Originally intended to control the costs of certain medications and treatments, the frequency of prior authorization requirements has risen in recent years and they now plague common and inexpensive care.

“This didn’t really happen five or seven years ago,” Bosslet said.

Miranda Yaver, assistant professor of health policy and management at the University of Pittsburgh, noted that “prior authorization is something that really proliferated with the growth of managed care in the United States”.

One study found reforms such as setting maximum time periods for insurers to respond and standardizing requests would help give patients needed care.

Several states and Washington DC have passed laws to reform prior authorization practices.

A federal bill that would expedite authorizations like these for Medicare Advantage plans was also reintroduced this year in Congress. In January, the Centers for Medicare and Medicaid Services finalized a new rule to streamline prior authorizations as a way to cut costs.

Nearly one-quarter (24%) of doctors say that prior authorization has “led to a serious adverse event for a patient in their care”, according to a survey from the American Medical Association (AMA).

Yaver interviewed a patient with severe immunodeficiency who was denied medication because her multiple infections were bad, but not yet life-threatening – “a mind-boggling assessment”, Yaver said.

The incoming Trump administration has signaled greater support for programs like Medicare Advantage, in which 99% of enrollees are required to have prior authorization. That could mean more administrative burdens, more denials and hampered access to care, Yaver said.

Medical practices report an average of 43 prior authorization requests per doctor each week, the AMA survey said. That’s why more than a third (35%) employ staff whose only job is to manage prior authorizations.

Even so, some requests still make it to physicians.

Bosslet usually works with patients in the hospital, but once a week he sees them in a clinic. Every other clinic day, he estimates, he has to appeal denials by insurers of prior authorizations, even after the staff submits all of the necessary paperwork.

Recently, that meant battling with an insurer to prescribe a common asthma treatment to a patient who has relied on the medication for more than a year.

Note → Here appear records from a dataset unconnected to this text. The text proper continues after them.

## src/rtl/mem_pkg.sv

```systemverilog
// mem_pkg: shared definitions for the data-memory access unit.
//   - access size encodings carried on req_size
//   - exception codes reported on resp_exccode
//   - FSM state encoding of the access unit
//   - default address-map constants
//   - misaligned(): alignment rule for a size/offset pair
package mem_pkg;

  localparam logic [1:0] SZ_BYTE = 2'd0;
  localparam logic [1:0] SZ_HALF = 2'd1;
  localparam logic [1:0] SZ_WORD = 2'd2;
  localparam logic [1:0] SZ_RSVD = 2'd3;

  localparam logic [4:0] EXC_NONE = 5'd0;
  localparam logic [4:0] EXC_ADEL = 5'd4;
  localparam logic [4:0] EXC_ADES = 5'd5;

  localparam logic [31:0] DM_LIMIT_DEF = 32'h0000_3000;
  localparam logic [31:0] DEV_BASE_DEF = 32'h0000_7f00;
  localparam logic [31:0] DEV_END_DEF  = 32'h0000_7f23;

  typedef enum logic [1:0] {
    ST_IDLE   = 2'd0,
    ST_ACCESS = 2'd1,
    ST_WAIT   = 2'd2,
    ST_RESP   = 2'd3
  } state_t;

  // Reserved size is reported as misaligned so it raises an address exception.
  function automatic logic misaligned(input logic [1:0] size, input logic [1:0] off);
    logic bad;
    case (size)
      SZ_BYTE: bad = 1'b0;
      SZ_HALF: bad = off[0];
      SZ_WORD: bad = (off != 2'b00);
      default: bad = 1'b1;
    endcase
    return bad;
  endfunction

endpackage

```

## src/rtl/mem_lane_ext.sv

```systemverilog
// mem_lane_ext: combinational byte-lane logic.
//   off   in  2  : byte offset within the word (addr[1:0])
//   size  in  2  : access size
//   sign  in  1  : 1 sign-extends loads, 0 zero-extends
//   wdata in  32 : right-aligned store data
//   rdata in  32 : whole word read from memory/device
//   be    out 4  : byte enables
//   wrep  out 32 : store data replicated across lanes
//   rext  out 32 : extracted and extended load data
module mem_lane_ext
  import mem_pkg::*;
(
  input  logic [1:0]  off,
  input  logic [1:0]  size,
  input  logic        sign,
  input  logic [31:0] wdata,
  input  logic [31:0] rdata,
  output logic [3:0]  be,
  output logic [31:0] wrep,
  output logic [31:0] rext
);

  logic [7:0]  byte_v;
  logic [15:0] half_v;

  // Enables and lane replication for stores.
  always_comb begin
    be   = 4'b0000;
    wrep = wdata;
    case (size)
      SZ_BYTE: begin
        be   = 4'b0001 << off;
        wrep = {4{wdata[7:0]}};
      end
      SZ_HALF: begin
        be   = off[1] ? 4'b1100 : 4'b0011;
        wrep = {2{wdata[15:0]}};
      end
      SZ_WORD: begin
        be   = 4'b1111;
        wrep = wdata;
      end
      default: begin
        be   = 4'b0000;
        wrep = wdata;
      end
    endcase
  end

  // Load lane selection and extension.
  always_comb begin
    case (off)
      2'd0:    byte_v = rdata[7:0];
      2'd1:    byte_v = rdata[15:8];
      2'd2:    byte_v = rdata[23:16];
      2'd3:    byte_v = rdata[31:24];
      default: byte_v = rdata[7:0];
    endcase
    half_v = off[1] ? rdata[31:16] : rdata[15:0];
    case (size)
      SZ_BYTE: rext = {{24{sign & byte_v[7]}}, byte_v};
      SZ_HALF: rext = {{16{sign & half_v[15]}}, half_v};
      SZ_WORD: rext = rdata;
      default: rext = 32'h0000_0000;
    endcase
  end

endmodule

```

## src/rtl/mem_access_unit.sv

```systemverilog
// mem_access_unit: initiator side of the byte-enabled data-memory port.
// Accepts one load/store at a time over req_valid/req_ready, checks
// alignment and address range, drives one memory cycle and returns one
// response pulse with extended load data or an address exception.
//   clk, reset                 : clock, async active-high reset
//   req_valid/req_ready        : request handshake (ready only in IDLE)
//   req_we/size/sign/addr/wdata/pc : request fields
//   resp_valid/rdata/exc/exccode   : one-cycle response
//   mem_addr/wdata/be/we/pc, dev_sel : memory/device drive
//   mem_rdata                  : combinational read data
module mem_access_unit
  import mem_pkg::*;
#(
  parameter logic [31:0] DM_LIMIT = DM_LIMIT_DEF,
  parameter logic [31:0] DEV_BASE = DEV_BASE_DEF,
  parameter logic [31:0] DEV_END  = DEV_END_DEF,
  parameter logic [3:0]  DEV_WAIT = 4'd1
) (
  input  logic        clk,
  input  logic        reset,
  input  logic        req_valid,
  output logic        req_ready,
  input  logic        req_we,
  input  logic [1:0]  req_size,
  input  logic        req_sign,
  input  logic [31:0] req_addr,
  input  logic [31:0] req_wdata,
  input  logic [31:0] req_pc,
  output logic        resp_valid,
  output logic [31:0] resp_rdata,
  output logic        resp_exc,
  output logic [4:0]  resp_exccode,
  output logic [31:0] mem_addr,
  output logic [31:0] mem_wdata,
  output logic [3:0]  mem_be,
  output logic        mem_we,
  output logic [31:0] mem_pc,
  output logic        dev_sel,
  input  logic [31:0] mem_rdata
);

  state_t      state_r, state_nxt;
  logic        we_r, we_nxt;
  logic [1:0]  size_r, size_nxt;
  logic        sign_r, sign_nxt;
  logic [3:0]  cnt_r, cnt_nxt;

  logic        resp_valid_nxt, resp_exc_nxt, mem_we_nxt, dev_sel_nxt;
  logic [31:0] resp_rdata_nxt, mem_addr_nxt, mem_wdata_nxt, mem_pc_nxt;
  logic [4:0]  resp_exccode_nxt;
  logic [3:0]  mem_be_nxt;

  logic        hit_dm, hit_dev, req_bad;
  logic [1:0]  lane_off, lane_size;
  logic [3:0]  lane_be;
  logic [31:0] lane_wrep, lane_rext, load_data;

  // mem_addr doubles as the latched request address once accepted.
  assign lane_off  = (state_r == ST_IDLE) ? req_addr[1:0] : mem_addr[1:0];
  assign lane_size = (state_r == ST_IDLE) ? req_size : size_r;

  mem_lane_ext u_lane (
    .off   (lane_off),
    .size  (lane_size),
    .sign  (sign_r),
    .wdata (req_wdata),
    .rdata (mem_rdata),
    .be    (lane_be),
    .wrep  (lane_wrep),
    .rext  (lane_rext)
  );

  assign hit_dm    = (req_addr < DM_LIMIT);
  assign hit_dev   = (req_addr >= DEV_BASE) && (req_addr <= DEV_END);
  // Device registers are word-only.
  assign req_bad   = misaligned(req_size, req_addr[1:0]) || !(hit_dm || hit_dev) ||
                     (hit_dev && (req_size != SZ_WORD));
  assign load_data = we_r ? 32'h0000_0000 : lane_rext;
  assign req_ready = (state_r == ST_IDLE);

  // Next-state and next-output logic; outputs are registered below.
  always_comb begin
    state_nxt        = state_r;
    we_nxt           = we_r;
    size_nxt         = size_r;
    sign_nxt         = sign_r;
    cnt_nxt          = cnt_r;
    resp_valid_nxt   = 1'b0;
    resp_rdata_nxt   = resp_rdata;
    resp_exc_nxt     = resp_exc;
    resp_exccode_nxt = resp_exccode;
    mem_addr_nxt     = mem_addr;
    mem_wdata_nxt    = mem_wdata;
    mem_be_nxt       = 4'b0000;
    mem_we_nxt       = 1'b0;
    mem_pc_nxt       = mem_pc;
    dev_sel_nxt      = 1'b0;
    case (state_r)
      ST_IDLE: begin
        if (req_valid) begin
          we_nxt   = req_we;
          size_nxt = req_size;
          sign_nxt = req_sign;
          if (req_bad) begin
            state_nxt        = ST_RESP;
            resp_valid_nxt   = 1'b1;
            resp_exc_nxt     = 1'b1;
            resp_exccode_nxt = req_we ? EXC_ADES : EXC_ADEL;
            resp_rdata_nxt   = 32'h0000_0000;
          end else begin
            state_nxt     = ST_ACCESS;
            mem_addr_nxt  = req_addr;
            mem_wdata_nxt = lane_wrep;
            mem_be_nxt    = lane_be;
            mem_we_nxt    = req_we;
            mem_pc_nxt    = req_pc;
            dev_sel_nxt   = hit_dev;
          end
        end else begin
          state_nxt = ST_IDLE;
        end
      end
      ST_ACCESS: begin
        if (dev_sel && (DEV_WAIT != 4'd0)) begin
          state_nxt   = ST_WAIT;
          cnt_nxt     = DEV_WAIT;
          mem_be_nxt  = mem_be;
          dev_sel_nxt = dev_sel;
        end else begin
          state_nxt        = ST_RESP;
          resp_valid_nxt   = 1'b1;
          resp_exc_nxt     = 1'b0;
          resp_exccode_nxt = EXC_NONE;
          resp_rdata_nxt   = load_data;
        end
      end
      ST_WAIT: begin
        if (cnt_r == 4'd1) begin
          state_nxt        = ST_RESP;
          resp_valid_nxt   = 1'b1;
          resp_exc_nxt     = 1'b0;
          resp_exccode_nxt = EXC_NONE;
          resp_rdata_nxt   = load_data;
        end else begin
          cnt_nxt     = cnt_r - 4'd1;
          mem_be_nxt  = mem_be;
          dev_sel_nxt = dev_sel;
        end
      end
      ST_RESP: begin
        state_nxt = ST_IDLE;
      end
      default: begin
        state_nxt = ST_IDLE;
      end
    endcase
  end

  // State, latched request fields and registered outputs.
  always_ff @(posedge clk or posedge reset) begin
    if (reset) begin
      state_r      <= ST_IDLE;
      we_r         <= 1'b0;
      size_r       <= SZ_BYTE;
      sign_r       <= 1'b0;
      cnt_r        <= 4'd0;
      resp_valid   <= 1'b0;
      resp_rdata   <= 32'h0000_0000;
      resp_exc     <= 1'b0;
      resp_exccode <= 5'd0;
      mem_addr     <= 32'h0000_0000;
      mem_wdata    <= 32'h0000_0000;
      mem_be       <= 4'b0000;
      mem_we       <= 1'b0;
      mem_pc       <= 32'h0000_0000;
      dev_sel      <= 1'b0;
    end else begin
      state_r      <= state_nxt;
      we_r         <= we_nxt;
      size_r       <= size_nxt;
      sign_r       <= sign_nxt;
      cnt_r        <= cnt_nxt;
      resp_valid   <= resp_valid_nxt;
      resp_rdata   <= resp_rdata_nxt;
      resp_exc     <= resp_exc_nxt;
      resp_exccode <= resp_exccode_nxt;
      mem_addr     <= mem_addr_nxt;
      mem_wdata    <= mem_wdata_nxt;
      mem_be       <= mem_be_nxt;
      mem_we       <= mem_we_nxt;
      mem_pc       <= mem_pc_nxt;
      dev_sel      <= dev_sel_nxt;
    end
  end

endmodule

```

## config.mk

```make
export PLATFORM = sky130hd
export DESIGN_NAME = mem_access_unit
export DESIGN_NICKNAME = d
export VERILOG_FILES = /design/src/rtl/mem_pkg.sv /design/src/rtl/mem_lane_ext.sv /design/src/rtl/mem_access_unit.sv
export SDC_FILE = /design/constraint.sdc
export NUM_CORES = 1
export LEC_CHECK = 0
export CORE_ASPECT_RATIO = 0.6
export CORE_MARGIN = 2
export CORE_UTILIZATION = 40
export CTS_BUF_LIST = sky130_fd_sc_hd__clkbuf_4 sky130_fd_sc_hd__clkbuf_8
export CTS_CLUSTER_SIZE = 24
export DETAILED_ROUTE_END_ITERATION = 16
export MAX_ROUTING_LAYER = met4
export PLACE_DENSITY = 0.73
export SYNTH_ARGS = -nofsm -noshare
export SYNTH_HDL_FRONTEND = slang
export SYNTH_SLANG_ARGS = --single-unit
```

## constraint.sdc

```tcl
create_clock -name clk -period 5.6 [get_ports clk]
set_input_delay 0.56 -clock clk [delete_from_list [all_inputs] [get_ports clk]]
set_output_delay 0.56 -clock clk [all_outputs]
set_load 0.03 [all_outputs]
```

He called the number listed on the paperwork and eventually reached a person on the other end of the line who directed Bosslet to download a form buried in the insurer’s website.

Days after submitting it, he received notice that he hadn’t completed the form quickly enough. To appeal a second time, he had to call a new number, which eventually directed him to a fax number where he could send the new appeal – but without giving him information on what form to use or what information was needed about the prescription.

Part of the confusion is that “prior authorization” means something different to each insurer and each plan, with different forms, questions and process for submitting.

“It’s like you have to learn a completely new language every time you get an appeal denied,” Bosslet said.

And all of this work needs to happen in addition to providers’ time with patients.

“I’m trying to handle that in my clinic when I have patients scheduled,” Bosslet said, adding that the whole process seems designed to get providers to give up.

“The system is functioning exactly as designed, to be confusing and put people in positions where they have to spend more money,” he said.

Bosslet continued: “People are frustrated that health insurance companies make billions of dollars.

“There’s a lot of frustration about the fact that these institutions are taking massive amounts of money out of the healthcare system and doing it at the expense of sick people.”

The insurer, Wellcare, did not respond to press inquiries. When contacted the first time, an automatic message from Wellcare said to expect a response within 24 hours; when contacted three days later, the message instructed journalists to email a different media account.

Bosslet sent the insurer a new form with information it requested – information that was on the original prescription. That still didn’t work.

“I’m livid,” Bosslet said.

The first issue with the asthma prescription arose on 4 December. As of press time, the medication still hadn’t been approved. It costs $31.